Mumbai, July 29 Nearly 550 candidates interviewed by Air India in April for the post of trainee cabin crew are virtually languishing. The airline has still not made public the results or sent any formal communiqué to them.

Air India had first advertised for recruiting trainee cabin crew last August for its Airbus 320 aircraft. The first round of interviews was held in October in four regional centres, which comprised group discussions and personality assessment test. The results were declared on October 13, said an airline source.

Liquidity crunch

While Air India maintained that it would get back “immediately” to the candidates on the next round of interviews and medical tests, they were only intimated in April this year. The interviews were then held between April 17 and 20 but there has been complete silence since, said a source.

It is hardly difficult to pinpoint the reason for this delay, which is merely a fallout of the airline’s current liquidity crunch. The irony is that despite its 31,000 bulging workforce, it is facing a shortage of cabin crew in its domestic and some short-haul international operations, undertaken by IC coded flights (the former Indian Airlines).

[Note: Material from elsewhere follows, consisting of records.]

What follows belongs to an exercise in optimizing a design on an open flow for small area; a production flow would make more cautious choices. At most, simulation tests tie the RTL to the original design; equivalence was not proved. For runs 3 to 5, only the layout was checked, not whether the RTL still works. Power and IR drop assume default switching activity.

File: flow/flow/run.sh
#!/bin/bash
# The standard ORFS layout (standard.sh, standard synthesis unchanged) with
# three layout settings passed through the environment:
#  * buffer_ports puts the smallest buffer (buf_1) on each input and output port;
#  * clock tree built from clkbuf_8 cells, without dummy loads;
#  * after global routing, non-critical cells are downsized (RECOVER_POWER).
# The whole make run's output is kept in standard_flow.log; ORFS keeps each
# step's log under orfs/logs/.
set -euo pipefail
export BUFFER_PORTS_ARGS="-buffer_cell sky130_fd_sc_hd__buf_1"
export CTS_ARGS="-sink_clustering_enable -repair_clock_nets -sink_clustering_size 25 -buf_list sky130_fd_sc_hd__clkbuf_8 -dont_use_dummy_load"
export RECOVER_POWER=100
bash standard.sh > standard_flow.log 2>&1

An Air India spokesperson declined to comment on the issue.

A trainee cabin crew in the airline earns approximately Rs 28,000 a month (inclusive of variable flying allowance) along with benefits such as provident fund, gratuity, pension, medical facilities, and free or concessional air travel.

Crew requirements

Over the last few months, Air India has barely been meeting the mandatory crew requirements set by the Directorate-General of Civil Aviation. Typically, an Airbus 320, which has a minimum requirement of four crew members, needs a (crew) complement of at least six. However, the airline has confined this to the basic four onboard.

On the other hand, private airlines, which have also gone in for stringent cost-cutting measures such as pruning capacity, rationalising routes and laying off staff, have managed to hold on to the required crew complement.

For instance, Jet Airways, which uses mainly Boeing 737s for domestic operations, deploys six crew members even though four would suffice, said a company executive who did not wish to be named.